* EXERCISE DESCRIPTION:
From the entries below, tally how many lines contain "cyclically" and report only that figure.

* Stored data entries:
+ + + + + + +

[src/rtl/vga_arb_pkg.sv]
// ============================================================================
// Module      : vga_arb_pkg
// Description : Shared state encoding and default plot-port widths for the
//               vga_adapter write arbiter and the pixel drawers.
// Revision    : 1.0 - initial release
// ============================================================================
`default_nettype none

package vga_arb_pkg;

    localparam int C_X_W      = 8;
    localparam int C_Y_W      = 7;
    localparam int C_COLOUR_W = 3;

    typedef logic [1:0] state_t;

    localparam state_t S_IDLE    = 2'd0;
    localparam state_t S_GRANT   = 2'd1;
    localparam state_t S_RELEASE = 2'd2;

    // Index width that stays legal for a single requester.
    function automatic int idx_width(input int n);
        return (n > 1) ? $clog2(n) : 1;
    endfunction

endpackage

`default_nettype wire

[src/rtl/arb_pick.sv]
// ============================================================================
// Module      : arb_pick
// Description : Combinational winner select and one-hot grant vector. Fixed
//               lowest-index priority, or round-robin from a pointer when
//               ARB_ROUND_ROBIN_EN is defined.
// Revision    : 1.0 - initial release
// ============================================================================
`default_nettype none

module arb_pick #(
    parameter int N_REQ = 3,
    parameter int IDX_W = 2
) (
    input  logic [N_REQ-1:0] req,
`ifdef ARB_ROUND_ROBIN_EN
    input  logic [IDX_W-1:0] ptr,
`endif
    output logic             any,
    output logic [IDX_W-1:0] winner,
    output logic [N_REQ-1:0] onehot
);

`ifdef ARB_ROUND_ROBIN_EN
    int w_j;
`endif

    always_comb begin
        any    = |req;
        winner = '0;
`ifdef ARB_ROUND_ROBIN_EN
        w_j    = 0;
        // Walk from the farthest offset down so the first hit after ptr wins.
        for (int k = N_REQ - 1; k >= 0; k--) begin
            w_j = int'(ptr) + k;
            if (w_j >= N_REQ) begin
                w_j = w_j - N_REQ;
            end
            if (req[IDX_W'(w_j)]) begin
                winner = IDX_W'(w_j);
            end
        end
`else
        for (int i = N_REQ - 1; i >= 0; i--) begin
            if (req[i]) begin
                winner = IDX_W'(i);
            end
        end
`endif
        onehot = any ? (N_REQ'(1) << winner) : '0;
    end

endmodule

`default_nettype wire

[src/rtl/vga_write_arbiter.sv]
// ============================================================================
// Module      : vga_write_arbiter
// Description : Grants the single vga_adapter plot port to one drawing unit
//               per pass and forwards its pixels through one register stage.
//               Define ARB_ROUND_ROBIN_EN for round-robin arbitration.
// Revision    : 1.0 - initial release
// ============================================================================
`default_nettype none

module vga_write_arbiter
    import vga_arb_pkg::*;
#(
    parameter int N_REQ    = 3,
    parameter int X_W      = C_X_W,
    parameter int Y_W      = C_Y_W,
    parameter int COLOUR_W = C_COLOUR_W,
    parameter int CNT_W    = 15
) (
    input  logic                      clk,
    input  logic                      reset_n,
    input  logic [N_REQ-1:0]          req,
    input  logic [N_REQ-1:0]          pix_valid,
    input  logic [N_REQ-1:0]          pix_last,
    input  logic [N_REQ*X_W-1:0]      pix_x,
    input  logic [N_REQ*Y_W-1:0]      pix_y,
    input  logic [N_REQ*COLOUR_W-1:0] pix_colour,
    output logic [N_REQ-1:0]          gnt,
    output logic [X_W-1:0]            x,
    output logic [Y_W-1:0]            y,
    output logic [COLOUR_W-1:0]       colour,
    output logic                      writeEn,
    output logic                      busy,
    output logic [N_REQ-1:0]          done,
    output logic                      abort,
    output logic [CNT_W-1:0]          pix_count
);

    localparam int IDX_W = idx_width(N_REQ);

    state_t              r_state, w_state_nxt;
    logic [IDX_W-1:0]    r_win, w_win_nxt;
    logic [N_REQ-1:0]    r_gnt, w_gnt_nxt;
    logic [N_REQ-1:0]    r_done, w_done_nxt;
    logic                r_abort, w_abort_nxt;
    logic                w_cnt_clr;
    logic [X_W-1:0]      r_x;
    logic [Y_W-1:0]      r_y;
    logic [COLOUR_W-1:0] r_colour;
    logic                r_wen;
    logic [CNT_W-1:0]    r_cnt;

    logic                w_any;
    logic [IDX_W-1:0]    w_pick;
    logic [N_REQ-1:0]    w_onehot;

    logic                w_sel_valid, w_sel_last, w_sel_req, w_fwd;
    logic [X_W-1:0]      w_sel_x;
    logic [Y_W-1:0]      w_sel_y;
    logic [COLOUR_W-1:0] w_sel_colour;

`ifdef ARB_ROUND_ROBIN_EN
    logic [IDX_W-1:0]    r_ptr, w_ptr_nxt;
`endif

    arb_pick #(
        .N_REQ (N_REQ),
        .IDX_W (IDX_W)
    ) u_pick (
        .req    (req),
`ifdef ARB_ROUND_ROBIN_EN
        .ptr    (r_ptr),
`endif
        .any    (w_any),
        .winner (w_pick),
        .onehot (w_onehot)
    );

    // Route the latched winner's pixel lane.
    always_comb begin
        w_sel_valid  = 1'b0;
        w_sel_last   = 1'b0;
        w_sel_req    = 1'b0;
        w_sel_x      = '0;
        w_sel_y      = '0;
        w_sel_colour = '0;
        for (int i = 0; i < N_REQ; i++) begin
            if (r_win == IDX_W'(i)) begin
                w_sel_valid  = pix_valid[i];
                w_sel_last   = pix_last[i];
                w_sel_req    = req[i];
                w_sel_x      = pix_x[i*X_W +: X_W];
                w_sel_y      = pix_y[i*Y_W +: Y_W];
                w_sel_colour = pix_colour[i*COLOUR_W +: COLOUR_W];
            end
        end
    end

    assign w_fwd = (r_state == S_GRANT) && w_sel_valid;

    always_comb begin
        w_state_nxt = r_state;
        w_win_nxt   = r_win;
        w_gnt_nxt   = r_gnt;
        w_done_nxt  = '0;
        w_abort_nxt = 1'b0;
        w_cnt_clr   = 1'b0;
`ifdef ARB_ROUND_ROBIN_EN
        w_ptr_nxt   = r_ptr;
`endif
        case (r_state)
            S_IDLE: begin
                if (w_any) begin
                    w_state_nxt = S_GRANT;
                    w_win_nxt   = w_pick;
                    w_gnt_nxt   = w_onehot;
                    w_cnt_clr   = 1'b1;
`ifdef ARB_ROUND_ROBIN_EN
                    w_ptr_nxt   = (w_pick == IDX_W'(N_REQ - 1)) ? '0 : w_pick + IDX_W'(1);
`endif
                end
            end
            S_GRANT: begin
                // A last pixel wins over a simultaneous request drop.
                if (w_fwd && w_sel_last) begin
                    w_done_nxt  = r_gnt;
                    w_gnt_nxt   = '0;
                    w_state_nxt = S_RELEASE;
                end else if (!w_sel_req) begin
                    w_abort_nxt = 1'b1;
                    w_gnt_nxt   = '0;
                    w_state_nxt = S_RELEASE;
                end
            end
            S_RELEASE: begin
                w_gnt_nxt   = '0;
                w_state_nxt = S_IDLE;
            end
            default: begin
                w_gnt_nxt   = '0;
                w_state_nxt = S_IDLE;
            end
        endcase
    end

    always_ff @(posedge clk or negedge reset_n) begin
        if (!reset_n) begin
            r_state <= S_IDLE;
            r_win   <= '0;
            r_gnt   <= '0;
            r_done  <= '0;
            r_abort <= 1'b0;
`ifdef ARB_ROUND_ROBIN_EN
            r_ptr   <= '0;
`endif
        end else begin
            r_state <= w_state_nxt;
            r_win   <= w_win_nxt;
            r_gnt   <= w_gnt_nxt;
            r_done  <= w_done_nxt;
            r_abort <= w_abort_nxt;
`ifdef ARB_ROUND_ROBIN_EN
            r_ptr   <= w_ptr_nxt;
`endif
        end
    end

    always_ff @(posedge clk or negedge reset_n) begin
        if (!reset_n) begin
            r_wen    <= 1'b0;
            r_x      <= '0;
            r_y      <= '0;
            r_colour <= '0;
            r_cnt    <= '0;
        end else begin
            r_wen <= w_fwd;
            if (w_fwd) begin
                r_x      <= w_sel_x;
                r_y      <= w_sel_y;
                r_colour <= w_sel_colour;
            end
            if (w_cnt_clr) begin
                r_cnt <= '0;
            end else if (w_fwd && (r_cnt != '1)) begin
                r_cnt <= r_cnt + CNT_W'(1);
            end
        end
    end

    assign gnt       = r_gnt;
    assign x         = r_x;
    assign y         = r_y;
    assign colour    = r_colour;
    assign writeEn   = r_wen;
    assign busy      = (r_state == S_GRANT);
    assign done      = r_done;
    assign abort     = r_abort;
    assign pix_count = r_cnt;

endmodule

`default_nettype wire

+ + + + + + +

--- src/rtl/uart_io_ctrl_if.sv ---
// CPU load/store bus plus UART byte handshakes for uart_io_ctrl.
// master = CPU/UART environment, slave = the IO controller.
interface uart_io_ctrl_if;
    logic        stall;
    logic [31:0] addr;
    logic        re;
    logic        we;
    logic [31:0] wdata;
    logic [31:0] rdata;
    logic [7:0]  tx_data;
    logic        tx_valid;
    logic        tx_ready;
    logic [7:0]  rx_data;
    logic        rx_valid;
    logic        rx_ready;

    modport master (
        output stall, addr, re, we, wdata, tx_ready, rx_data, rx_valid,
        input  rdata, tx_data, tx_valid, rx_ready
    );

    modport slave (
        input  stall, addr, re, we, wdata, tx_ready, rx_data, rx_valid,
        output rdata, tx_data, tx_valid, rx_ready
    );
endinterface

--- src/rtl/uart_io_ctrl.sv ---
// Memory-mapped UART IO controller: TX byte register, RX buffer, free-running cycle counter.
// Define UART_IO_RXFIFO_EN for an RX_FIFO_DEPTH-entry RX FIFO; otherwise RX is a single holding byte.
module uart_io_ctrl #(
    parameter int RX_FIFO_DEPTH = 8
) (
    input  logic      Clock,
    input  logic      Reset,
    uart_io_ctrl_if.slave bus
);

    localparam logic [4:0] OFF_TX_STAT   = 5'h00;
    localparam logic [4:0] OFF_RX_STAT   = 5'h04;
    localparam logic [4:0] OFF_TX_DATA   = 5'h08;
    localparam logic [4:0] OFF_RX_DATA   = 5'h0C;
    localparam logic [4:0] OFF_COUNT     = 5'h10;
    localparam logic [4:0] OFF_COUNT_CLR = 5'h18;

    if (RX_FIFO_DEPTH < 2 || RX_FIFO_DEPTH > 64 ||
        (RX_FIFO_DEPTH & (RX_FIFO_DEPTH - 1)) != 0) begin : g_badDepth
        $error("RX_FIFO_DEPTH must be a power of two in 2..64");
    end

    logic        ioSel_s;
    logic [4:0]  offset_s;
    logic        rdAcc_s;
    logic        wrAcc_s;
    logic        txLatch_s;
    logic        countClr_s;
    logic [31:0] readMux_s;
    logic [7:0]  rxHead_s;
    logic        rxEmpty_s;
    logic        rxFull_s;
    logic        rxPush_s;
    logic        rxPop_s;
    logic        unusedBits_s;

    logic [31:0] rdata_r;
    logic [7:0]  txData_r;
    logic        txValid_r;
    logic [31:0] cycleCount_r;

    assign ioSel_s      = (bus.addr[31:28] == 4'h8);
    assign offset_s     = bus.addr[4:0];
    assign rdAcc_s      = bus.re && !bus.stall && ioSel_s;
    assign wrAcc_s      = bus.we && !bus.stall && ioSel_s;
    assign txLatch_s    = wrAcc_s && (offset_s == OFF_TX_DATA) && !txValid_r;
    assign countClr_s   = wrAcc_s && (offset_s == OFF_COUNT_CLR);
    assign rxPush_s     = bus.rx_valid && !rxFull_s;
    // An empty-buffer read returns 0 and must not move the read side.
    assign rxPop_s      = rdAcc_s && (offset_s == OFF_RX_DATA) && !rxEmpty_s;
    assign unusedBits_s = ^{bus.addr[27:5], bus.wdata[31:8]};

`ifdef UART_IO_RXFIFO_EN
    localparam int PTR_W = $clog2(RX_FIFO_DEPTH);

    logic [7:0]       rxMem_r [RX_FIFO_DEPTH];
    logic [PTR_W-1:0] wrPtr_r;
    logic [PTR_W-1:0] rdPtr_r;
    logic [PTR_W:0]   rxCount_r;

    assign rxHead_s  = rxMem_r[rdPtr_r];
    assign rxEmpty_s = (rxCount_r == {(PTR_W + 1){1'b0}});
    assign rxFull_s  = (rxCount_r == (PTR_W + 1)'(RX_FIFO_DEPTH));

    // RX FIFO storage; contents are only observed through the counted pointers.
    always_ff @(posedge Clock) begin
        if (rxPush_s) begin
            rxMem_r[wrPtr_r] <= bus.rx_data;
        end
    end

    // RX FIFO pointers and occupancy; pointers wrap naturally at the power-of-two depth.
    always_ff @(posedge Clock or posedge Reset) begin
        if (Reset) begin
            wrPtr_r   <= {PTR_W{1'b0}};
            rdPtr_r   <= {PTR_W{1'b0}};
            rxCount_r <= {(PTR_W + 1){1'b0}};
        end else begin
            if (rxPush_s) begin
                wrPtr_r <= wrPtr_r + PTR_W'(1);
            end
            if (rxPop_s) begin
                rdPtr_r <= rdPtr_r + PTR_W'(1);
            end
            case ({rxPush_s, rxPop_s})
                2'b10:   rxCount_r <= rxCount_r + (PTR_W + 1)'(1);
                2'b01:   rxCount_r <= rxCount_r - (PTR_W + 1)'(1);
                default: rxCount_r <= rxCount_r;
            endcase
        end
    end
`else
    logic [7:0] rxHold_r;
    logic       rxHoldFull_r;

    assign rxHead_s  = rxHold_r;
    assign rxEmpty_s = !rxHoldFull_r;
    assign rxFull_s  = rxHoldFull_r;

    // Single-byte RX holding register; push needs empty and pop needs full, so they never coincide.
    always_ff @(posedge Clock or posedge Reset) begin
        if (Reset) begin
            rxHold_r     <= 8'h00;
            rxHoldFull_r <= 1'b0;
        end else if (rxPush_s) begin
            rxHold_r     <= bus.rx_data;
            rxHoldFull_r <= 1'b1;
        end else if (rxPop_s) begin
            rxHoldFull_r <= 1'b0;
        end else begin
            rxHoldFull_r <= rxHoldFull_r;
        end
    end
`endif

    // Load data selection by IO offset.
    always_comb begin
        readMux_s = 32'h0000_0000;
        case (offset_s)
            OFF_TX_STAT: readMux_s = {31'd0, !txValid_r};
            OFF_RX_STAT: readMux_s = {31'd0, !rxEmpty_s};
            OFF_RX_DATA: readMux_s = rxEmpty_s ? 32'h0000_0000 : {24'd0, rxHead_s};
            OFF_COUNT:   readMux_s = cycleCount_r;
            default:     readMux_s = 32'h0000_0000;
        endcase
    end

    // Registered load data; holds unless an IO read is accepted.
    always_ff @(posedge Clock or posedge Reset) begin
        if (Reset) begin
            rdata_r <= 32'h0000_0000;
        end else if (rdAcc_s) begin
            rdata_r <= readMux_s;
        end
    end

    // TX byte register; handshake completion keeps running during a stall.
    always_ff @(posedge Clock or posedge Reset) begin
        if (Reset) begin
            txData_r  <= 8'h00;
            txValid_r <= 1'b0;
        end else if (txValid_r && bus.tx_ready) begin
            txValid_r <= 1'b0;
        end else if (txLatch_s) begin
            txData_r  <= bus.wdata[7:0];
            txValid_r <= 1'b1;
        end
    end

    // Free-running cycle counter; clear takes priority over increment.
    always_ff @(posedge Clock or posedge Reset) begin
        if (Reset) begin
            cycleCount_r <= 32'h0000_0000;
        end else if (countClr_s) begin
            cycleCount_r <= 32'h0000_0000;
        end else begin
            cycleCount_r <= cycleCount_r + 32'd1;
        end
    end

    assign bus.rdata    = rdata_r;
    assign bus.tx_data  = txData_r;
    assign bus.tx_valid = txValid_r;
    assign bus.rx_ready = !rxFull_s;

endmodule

+ + + + + + +

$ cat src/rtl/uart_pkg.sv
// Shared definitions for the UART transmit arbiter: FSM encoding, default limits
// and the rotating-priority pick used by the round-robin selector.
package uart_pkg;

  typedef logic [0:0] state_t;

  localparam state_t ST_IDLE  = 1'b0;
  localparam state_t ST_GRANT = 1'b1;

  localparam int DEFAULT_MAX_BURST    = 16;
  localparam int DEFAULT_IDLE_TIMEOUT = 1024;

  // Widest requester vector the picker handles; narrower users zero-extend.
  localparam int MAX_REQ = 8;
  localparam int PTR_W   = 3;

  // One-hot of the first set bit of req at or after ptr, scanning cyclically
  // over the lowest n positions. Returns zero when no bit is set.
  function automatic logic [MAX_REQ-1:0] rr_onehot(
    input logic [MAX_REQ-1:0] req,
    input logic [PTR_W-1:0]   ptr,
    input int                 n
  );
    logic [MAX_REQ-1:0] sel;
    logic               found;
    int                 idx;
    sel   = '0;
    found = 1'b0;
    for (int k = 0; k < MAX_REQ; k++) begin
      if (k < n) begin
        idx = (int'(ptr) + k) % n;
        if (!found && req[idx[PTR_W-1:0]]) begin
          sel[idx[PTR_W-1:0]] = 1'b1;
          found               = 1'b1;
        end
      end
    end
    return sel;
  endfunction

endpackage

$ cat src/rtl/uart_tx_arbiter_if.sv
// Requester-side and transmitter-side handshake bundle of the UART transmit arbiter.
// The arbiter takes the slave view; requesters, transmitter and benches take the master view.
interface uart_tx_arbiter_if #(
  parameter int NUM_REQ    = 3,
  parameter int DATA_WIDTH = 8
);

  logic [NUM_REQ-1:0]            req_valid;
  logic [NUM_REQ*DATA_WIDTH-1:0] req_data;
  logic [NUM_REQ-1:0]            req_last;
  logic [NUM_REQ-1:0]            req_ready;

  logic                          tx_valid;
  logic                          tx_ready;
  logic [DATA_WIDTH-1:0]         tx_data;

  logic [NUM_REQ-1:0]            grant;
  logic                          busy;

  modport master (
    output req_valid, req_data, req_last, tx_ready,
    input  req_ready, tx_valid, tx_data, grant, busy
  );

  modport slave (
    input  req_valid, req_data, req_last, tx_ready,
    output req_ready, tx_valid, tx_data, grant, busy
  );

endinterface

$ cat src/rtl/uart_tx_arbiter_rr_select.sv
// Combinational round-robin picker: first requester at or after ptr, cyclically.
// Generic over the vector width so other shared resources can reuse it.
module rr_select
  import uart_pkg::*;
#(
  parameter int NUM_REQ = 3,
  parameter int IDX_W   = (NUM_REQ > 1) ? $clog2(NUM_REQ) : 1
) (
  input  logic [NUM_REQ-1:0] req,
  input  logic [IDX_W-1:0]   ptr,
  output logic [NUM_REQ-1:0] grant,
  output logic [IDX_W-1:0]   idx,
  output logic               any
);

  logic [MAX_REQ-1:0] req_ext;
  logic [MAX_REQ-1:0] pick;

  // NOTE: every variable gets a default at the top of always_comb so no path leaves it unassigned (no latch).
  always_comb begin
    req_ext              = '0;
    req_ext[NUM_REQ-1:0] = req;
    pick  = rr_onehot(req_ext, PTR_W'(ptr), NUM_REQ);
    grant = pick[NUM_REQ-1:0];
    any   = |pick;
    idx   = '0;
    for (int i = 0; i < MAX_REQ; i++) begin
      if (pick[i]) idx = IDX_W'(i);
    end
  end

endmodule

+ + + + + + +

* YOUR SOLUTION:
2